By David Gladish September 4, 2025
Mud climbs up my ankle as my feet slip deeper toward the creek.
I twist and pull, and out comes a light green shoot. Its roots hang like small tentacles caked in dirt. The cattail is smooth, about the size of a scallion, its trademark brown tuft has not yet formed. Later, I’ll fry up the cattail shoot in butter. It’s a little bit sweet, with a nice crunch, much like a leek.
Spring is a great time to forage in the Seattle area, and you don’t have to go far to find nature’s tasty treats. At Boeing Creek Park, less than a mile from my house, you can harvest cattails and fiddlehead ferns. Further south, in Carkeek Park, my wife and kids (ages 5 and 3) and I feast on orange, red, and yellow salmonberries. We fold them into delicious muffins, sweet as the sun. In June, we pluck the delicate petals from rose hip blossoms, turning them into sugary lemonade.
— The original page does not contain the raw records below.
## config.mk

```make
export PLATFORM = sky130hd
export DESIGN_NAME = pe_route_out
export DESIGN_NICKNAME = d
export VERILOG_FILES = /design/src/design/cgra_pkg.sv /design/src/design/pe_route_out.sv
export SDC_FILE = /design/constraint.sdc
export NUM_CORES = 1
export LEC_CHECK = 0
export BUFFER_PORTS_ARGS = -buffer_cell sky130_fd_sc_hd__buf_2
export CAP_MARGIN = 20
export CELL_PAD_IN_SITES_DETAIL_PLACEMENT = 0
export CELL_PAD_IN_SITES_GLOBAL_PLACEMENT = 1
export CORE_MARGIN = 2
export CORE_UTILIZATION = 31
export CTS_CLUSTER_DIAMETER = 100
export CTS_CLUSTER_SIZE = 20
export DETAILED_ROUTE_END_ITERATION = 8
export PLACE_DENSITY = 0.89
export SLEW_MARGIN = 20
export SYNTH_ARGS = -nofsm -noshare
export SYNTH_HDL_FRONTEND = slang
export SYNTH_SLANG_ARGS = --single-unit
```

## constraint.sdc

```tcl
create_clock -name clk -period 0.9 [get_ports clk]
set_input_delay 0.18 -clock clk [delete_from_list [all_inputs] [get_ports clk]]
set_output_delay 0.18 -clock clk [all_outputs]
set_load 0.05 [all_outputs]
```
Summer brings even more berries—red huckleberries, wild raspberries, thimbleberries, and blackberries. They show up in almost any woodsy park, sometimes hiding in dark, damp places. Other times they’re so prevalent (like blackberries), you can’t miss them. In August, our kids and their grandma bake blackberry tarts, purple juice squirting everywhere and staining their cheeks dark red like little vampires.
Fall is mushroom season, trickier in nearby locales. Some mushrooms prefer old burn spots or dark, wet areas, but edible mushrooms can still be found in the city. Chicken of the Woods grows on dead trees, and oyster mushrooms cling to logs. Rose hips ripen to a dark red, perfect for syrup on pancakes, and if you’re lucky, you might still find huckleberries outside of the mountains.
The beauty of foraging is its simplicity. You don’t need much to get the job done, and it feels like a small miracle to find real food in the city. My kids light up when we discover juicy morsels, though it’s hard to save any for home. Sometimes they don’t even like the taste—like when we steam nettles or sauté fiddleheads. But the act of foraging is what matters. It’s so tactile, hands-on, and always rewarding.
Our go-to book is Pacific Harvest: A Northwest Coast Foraging Guide by Jennifer Hahn. It clearly lays out what to forage, when to pick, and how to use it, including recipes. Until we found this book, foraging seemed daunting, even dangerous. Now, our family goes around the city pointing out what’s edible and thinking up recipes.
As the season progresses toward winter, it becomes trickier to forage. Hardy greens like chickweed can be used in salads, and acorns can be ground into flour. Perhaps you’ve stored or canned some delicacies for the colder months, or maybe it’s time to rest and prepare for spring. Either way, my kids are always up for an adventure, eager to uncover nature’s secrets—especially if they get to eat them.